**AIM OF THE TASK:**
Filter the data for lines with the word "that", then copy every line so identified.

|---|

Source: an optimization exercise on an open RTL-to-GDS flow (aim: small area and a short achievable clock period). Production flows keep margins and buffers that such runs may drop.
The RTL was checked by simulation tests, not by an equivalence proof against the original design.
Power is estimated from default activity; no workload was simulated.

// pkt_capture_top
module pkt_capture_top (
    input  wire         clk,
    input  wire         reset,
    input  wire  [31:0] i_base_addr,
    input  wire         i_rx_valid,
    input  wire         i_rx_first,
    input  wire         i_rx_last,
    input  wire  [2:0]  i_rx_last_bytes,
    input  wire  [31:0] i_rx_data,
    input  wire         i_ts_set,
    input  wire  [31:0] i_ts_sec,
    input  wire  [31:0] i_ts_nsec,
    output logic [31:0] o_av_address,
    output logic [31:0] o_av_writedata,
    output logic        o_av_write,
    output logic [2:0]  o_av_burstcount,
    input  wire         i_av_waitrequest,
    output logic [15:0] o_drop_count,
    output logic        o_record_done
);
    logic [31:0] ts_sec;
    logic [29:0] ts_nsec;
    logic        ts_wrap;    
    always_ff @(posedge clk) begin
        if (!reset) begin
            ts_sec  <= '0;
            ts_nsec <= '0;
            ts_wrap <= 1'b0;
        end else if (i_ts_set) begin
            ts_sec  <= i_ts_sec;
            ts_nsec <= i_ts_nsec[29:0];
            ts_wrap <= (i_ts_nsec[29:0] >= 30'd999_999_980);
        end else if (ts_wrap) begin
            ts_wrap <= 1'b0;     
            ts_sec  <= ts_sec + 1'b1;
            ts_nsec <= ts_nsec - 30'd999_999_980;
        end else begin
            ts_nsec <= ts_nsec + 30'd20;
            ts_wrap <= (ts_nsec >= 30'd999_999_960);
        end
    end
    logic [6:0]  fill;       
    logic [3:0]  dfill;      
    logic [7:0]  wa, wb;     
    logic [7:0]  rfa, rfb;   
    logic [7:0]  dwo;        
    logic [7:0]  dro;        
    logic        dpend;      
    logic        full;
    logic        dfull;
    logic        room_ok;
  ...
make LEC_CHECK=0 CAP_MARGIN=20 CORE_MARGIN=2 CORE_UTILIZATION=50 CTS_CLUSTER_DIAMETER=90 CTS_CLUSTER_SIZE=25 PLACE_DENSITY=0.7 SETUP_SLACK_MARGIN=4.4 SLEW_MARGIN=20 TNS_END_PERCENT=20 finish   # period 7.0 ns
run.sh (not shown) runs the stock make flow with config.mk's settings and CLKGATE_MAP_FILE= SYNTH_SCRIPT=/design/flow/synth_recipe.tcl, a recipe that flattens the netlist after the stock synthesis.
Next try:
--- a/flow/design.v
+++ b/flow/design.v
@@ -115,18 +115,22 @@
                     d_sec[i]  <= ts_sec;
                     d_nsec[i] <= ts_nsec;
                 end
                 d_wc[i] <= i_rx_first ? 4'd0 : wc;
                 d_lb[i] <= i_rx_last_bytes[1:0];
             end
         end
     end
     logic        busy;       
+    logic [31:2] addr, addr_new, addr_q;
+    logic [31:0] wd, wd_new;
+    logic [2:0]  bcnt, bcnt_new;
+    logic        wd_ld, bcnt_ld, addr_ld;
     logic [29:0] nsec_q;
     logic [3:0]  wc_q;       
     logic [1:0]  lb_q;
     logic [6:0]  len;        
     logic [4:0]  rec_left;   
     logic [1:0]  blft;       
     logic [1:0]  hdr;
     logic        dphase;
     logic        acc;
@@ -215,19 +219,18 @@
             endcase
             dpend <= dpush;
         end
     end
     always_ff @(posedge clk) begin
         if (!reset) begin
             busy          <= 1'b0;
             o_av_write    <= 1'b0;
             o_record_done <= 1'b0;
-            o_av_address  <= i_base_addr;
             dro           <= 8'd1;
             rfa           <= 8'd1;
             rfb           <= 8'd1;
         end else begin
             o_record_done <= 1'b0;
             if (dpop || refill) begin
                 rfa <= {rfa[6:0], rfa[7]};
                 if (rfa[7]) begin
                     rfb <= {rfb[6:0], rfb[7]};
@@ -235,57 +238,71 @@
             end
             if (!busy) begin
                 if (d_vis) begin
                     busy       <= 1'b1;
                     o_av_write <= 1'b1;
                     dro        <= {dro[6:0], dro[7]};
                 end
             end else if (acc) begin
                 if (blft == 2'd0) begin
-                    o_av_address <= o_av_address + {27'b0, o_av_burstcount, 2'b00};
                     if (rec_left == 5'd1) begin
                         busy          <= 1'b0;
                         o_av_write    <= 1'b0;
                         o_record_done <= 1'b1;
                     end
                 end
             end
         end
     end
+    always_comb begin
+        wd_ld    = !busy || acc;
+        bcnt_ld  = !busy || (acc && blft == 2'd0);
+        addr_ld  = !reset || (busy && acc && blft == 2'd0);
+        bcnt_new = busy ? bc_next : 3'd4;
+        addr_new = reset ? addr + 30'(bcnt) : i_base_addr[31:2];
+        if (!busy) begin
+            wd_new = h_sec;
+        end else if (!dphase && hdr == 2'd0) begin
+            wd_new = {2'b00, nsec_q};
+        end else if (!dphase && hdr != 2'd3) begin
+            wd_new = {25'b0, len};
+        end else begin
+            wd_new = nxt;
+        end
+    end
+    always_ff @(posedge clk) begin
+        wd              <= wd_ld   ? wd_new   : o_av_writedata;
+        bcnt            <= bcnt_ld ? bcnt_new : o_av_burstcount;
+        addr            <= addr_ld ? addr_new : addr_q;
+        o_av_writedata  <= wd_ld   ? wd_new   : wd;
+        o_av_burstcount <= bcnt_ld ? bcnt_new : bcnt;
+        addr_q          <= addr_ld ? addr_new : addr;
+    end
+    assign o_av_address = {addr_q, 2'b00};
     always_ff @(posedge clk) begin
         if (!busy || refill) begin
             nxt <= fetch;
         end
         if (!busy) begin
-            o_av_writedata  <= h_sec;
             nsec_q          <= h_nsec;
             wc_q            <= h_wc;
             lb_q            <= h_lb;
             rec_left        <= 5'(h_wc) + 5'd5;
             blft            <= 2'd3;
-            o_av_burstcount <= 3'd4;
             hdr             <= '0;
             dphase          <= 1'b0;
         end else if (acc) begin
             rec_left <= rec_left - 1'b1;
             blft     <= blft - 1'b1;
             if (!dphase) begin
                 hdr <= hdr + 1'b1;
                 if (hdr == 2'd3) begin
                     dphase <= 1'b1;
                 end
             end
-            if (!dphase && hdr == 2'd0) begin
-                o_av_writedata <= {2'b00, nsec_q};
-            end else if (!dphase && hdr != 2'd3) begin
-                o_av_writedata <= {25'b0, len};
-            end else begin
-                o_av_writedata <= nxt;
-            end
             if (blft == 2'd0) begin
-                o_av_burstcount <= bc_next;
-                blft            <= 2'(bc_next - 3'd1);
+                blft <= 2'(bc_next - 3'd1);
             end
         end
     end
 endmodule
 `default_nettype wire
=>
- hold slack is worse by 0.067 ns
- clock-buffer cell count rises by 4
- total power went up by a few percent
- clock skew is about the same
- non-clock buffer count is lower by 30
- cell area came out higher by a few percent
- global-route usage drops by 0.41 points
- first-iteration DRC count came out lower by a few percent
- setup slack gets better by 0.11 ns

|---|

**EXERCISE RESULT:**
Source: an optimization exercise on an open RTL-to-GDS flow (aim: small area and a short achievable clock period). Production flows keep margins and buffers that such runs may drop.
run.sh (not shown) runs the stock make flow with config.mk's settings and CLKGATE_MAP_FILE= SYNTH_SCRIPT=/design/flow/synth_recipe.tcl, a recipe that flattens the netlist after the stock synthesis.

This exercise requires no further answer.